Mientras el mercado de activos digitales muestra señales de recuperación alentadoras, una ola de cierres inesperados está afectando a varios ecosistemas consolidados. Este fenómeno pone de manifiesto una compleja realidad del sector: la capitalización de mercado global no garantiza la sostenibilidad individual de los proyectos. Iniciativas antaño prometedoras, que en ocasiones contaban con respaldos financieros institucionales prestigiosos o una comunidad activa, se ven obligadas a cesar sus operaciones, marcando una etapa de consolidación brutal en un panorama cripto altamente competitivo.

Entre los proyectos que han anunciado su retirada, el caso de Router Protocol ilustra el fin de un ciclo de cuatro años de desarrollo. Pese al apoyo estratégico de Coinbase Ventures, el equipo ha optado por un cierre ordenado, procediendo al burn del 30 % de su oferta total de tokens ROUTE para sanear su tesorería. Con una dinámica similar, protocolos especializados como HyENA han tenido que cerrar sus mercados debido a decisiones estratégicas internas, mientras que el proyecto Full Sail, basado en la blockchain Sui, se vio precipitado hacia el cierre tras una falla de seguridad crítica relacionada con la infraestructura de oráculos de Switchboard, lo que obligó a los equipos a priorizar el reembolso de los usuarios afectados.

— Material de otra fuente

$ cat config.mk
export PLATFORM = sky130hd
export DESIGN_NAME = http_request_line_parser
export DESIGN_NICKNAME = d
export VERILOG_FILES = /design/src/rtl/hrlp_pkg.sv /design/src/rtl/hrlp_fsm.sv /design/src/rtl/http_request_line_parser.sv
export VERILOG_INCLUDE_DIRS = /design/src /design/src/rtl
export SDC_FILE = /design/constraint.sdc
export NUM_CORES = 1
export LEC_CHECK = 0
export BUFFER_PORTS_ARGS = -buffer_cell sky130_fd_sc_hd__buf_4
export CELL_PAD_IN_SITES_DETAIL_PLACEMENT = 2
export CELL_PAD_IN_SITES_GLOBAL_PLACEMENT = 2
export CORE_MARGIN = 5
export CORE_UTILIZATION = 40
export DETAILED_ROUTE_END_ITERATION = 8
export GPL_TIMING_DRIVEN = 1
export MAX_ROUTING_LAYER = met4
export PLACE_DENSITY_LB_ADDON = 0.15
export SETUP_SLACK_MARGIN = 0.1
export SLEW_MARGIN = 5
export SYNTH_ARGS = -nofsm -noshare
export SYNTH_HDL_FRONTEND = slang
export SYNTH_SLANG_ARGS = --single-unit
$ cat constraint.sdc
create_clock -name clk -period 5.7 [get_ports clk]
set_input_delay 0.855 -clock clk [delete_from_list [all_inputs] [get_ports clk]]
set_output_delay 0.855 -clock clk [all_outputs]
set_load 0.03 [all_outputs]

El caso de la blockchain Harmony se inscribe en una dimensión más sistémica. Siendo un actor clave durante el auge de 2021, el proyecto nunca terminó de recuperarse de las consecuencias del hackeo masivo a su bridge Horizon en 2022. Ante los riesgos crecientes vinculados a la injerencia de actores estatales y la omnipresencia de agentes de inteligencia artificial, los desarrolladores han oficializado el abandono de la red. Esta transición, marcada por una caída del 90 % en el precio del token ONE durante el año, contempla una migración hacia Ethereum, al tiempo que intenta una reconversión operativa hacia el sector de la generación de vídeo asistida por IA para sus validadores.

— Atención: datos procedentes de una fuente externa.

$ cat src/hw/rtl/efm_pkg.sv
`default_nettype none
package efm_pkg;

    localparam int MAX_DEGREE = 8;
    localparam int COEFF_BITS = 8;
    localparam int DEG_BITS = 4;
    localparam int LANE_BITS = 3;
    // Widest unreduced lane sum is q-1 + 2(q-1)^2, below 2^17 for 8-bit q.
    localparam int SUM_BITS = 17;
    localparam int RECIP_SHIFT = 17;
    localparam int DIV_STEPS = RECIP_SHIFT + 1;
    localparam int CNT_BITS = 5;
    localparam int CELL_LATENCY = 3;

    localparam logic [COEFF_BITS-1:0] PRIME_RESET = COEFF_BITS'(3);
    localparam logic [DEG_BITS-1:0] DEGREE_RESET = DEG_BITS'(4);
    localparam logic [63:0] MODULUS_RESET = 64'd33554434;
    localparam logic [SUM_BITS-1:0] RECIP_RESET = SUM_BITS'((1 << RECIP_SHIFT) / 3);

    typedef logic [MAX_DEGREE-1:0][COEFF_BITS-1:0] coeff_vec_t;

    typedef struct packed {
        logic valid;
        logic zero;
        logic [DEG_BITS-1:0] deg;
    } item_ctl_t;

    typedef enum logic [1:0] {
        REG_PRIME   = 2'd0,
        REG_DEGREE  = 2'd1,
        REG_MODULUS = 2'd2,
        REG_NONE    = 2'd3
    } cfg_reg_t;

endpackage
`default_nettype wire

$ cat src/hw/rtl/efm_modq.sv
`default_nettype none
// Two-stage Barrett reduction of a lane value modulo q.
module efm_modq (
    input  wire logic                            clk,
    input  wire logic                            en,
    input  wire logic [efm_pkg::SUM_BITS-1:0]    x,
    input  wire logic [efm_pkg::SUM_BITS-1:0]    recip,
    input  wire logic [efm_pkg::COEFF_BITS-1:0]  q,
    output logic      [efm_pkg::COEFF_BITS-1:0]  y
);

    logic [2*efm_pkg::SUM_BITS-1:0] prod_reg;
    logic [efm_pkg::SUM_BITS-1:0]   x_reg;
    logic [efm_pkg::COEFF_BITS-1:0] y_reg;
    logic [efm_pkg::COEFF_BITS-1:0] y_next;
    logic [efm_pkg::SUM_BITS-1:0]   est;
    logic [efm_pkg::SUM_BITS+efm_pkg::COEFF_BITS-1:0] eq;
    logic [efm_pkg::SUM_BITS-1:0]   rem;
    logic [efm_pkg::SUM_BITS-1:0]   q_ext;

    always_comb
    begin
        est = prod_reg[2*efm_pkg::SUM_BITS-1:efm_pkg::RECIP_SHIFT];
        eq = est * q;
        q_ext = {{(efm_pkg::SUM_BITS-efm_pkg::COEFF_BITS){1'b0}}, q};
        // The quotient estimate is low by at most one, so one subtract corrects it.
        rem = x_reg - eq[efm_pkg::SUM_BITS-1:0];
        if (rem >= q_ext)
        begin
            rem = rem - q_ext;
        end
        y_next = rem[efm_pkg::COEFF_BITS-1:0];
    end

    always_ff @(posedge clk)
    begin
        if (en)
        begin
            prod_reg <= x * recip;
            x_reg <= x;
            y_reg <= y_next;
        end
    end

    assign y = y_reg;

endmodule
`default_nettype wire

Estas fallas en cascada recuerdan los desafíos cruciales de la resiliencia técnica y la gobernanza dentro de la industria. Si bien algunos cierres son el resultado de una gestión proactiva de riesgos o del deseo de pivotar hacia sectores con mayor potencial como la IA, otros subrayan la vulnerabilidad intrínseca de las infraestructuras descentralizadas frente a las brechas de seguridad. Para los inversores, esta tendencia subraya la necesidad imperativa de diversificación y mayor vigilancia, recordando que la longevidad de un proyecto depende tanto de su robustez tecnológica como de su adaptabilidad ante un entorno normativo y de seguridad en constante mutación.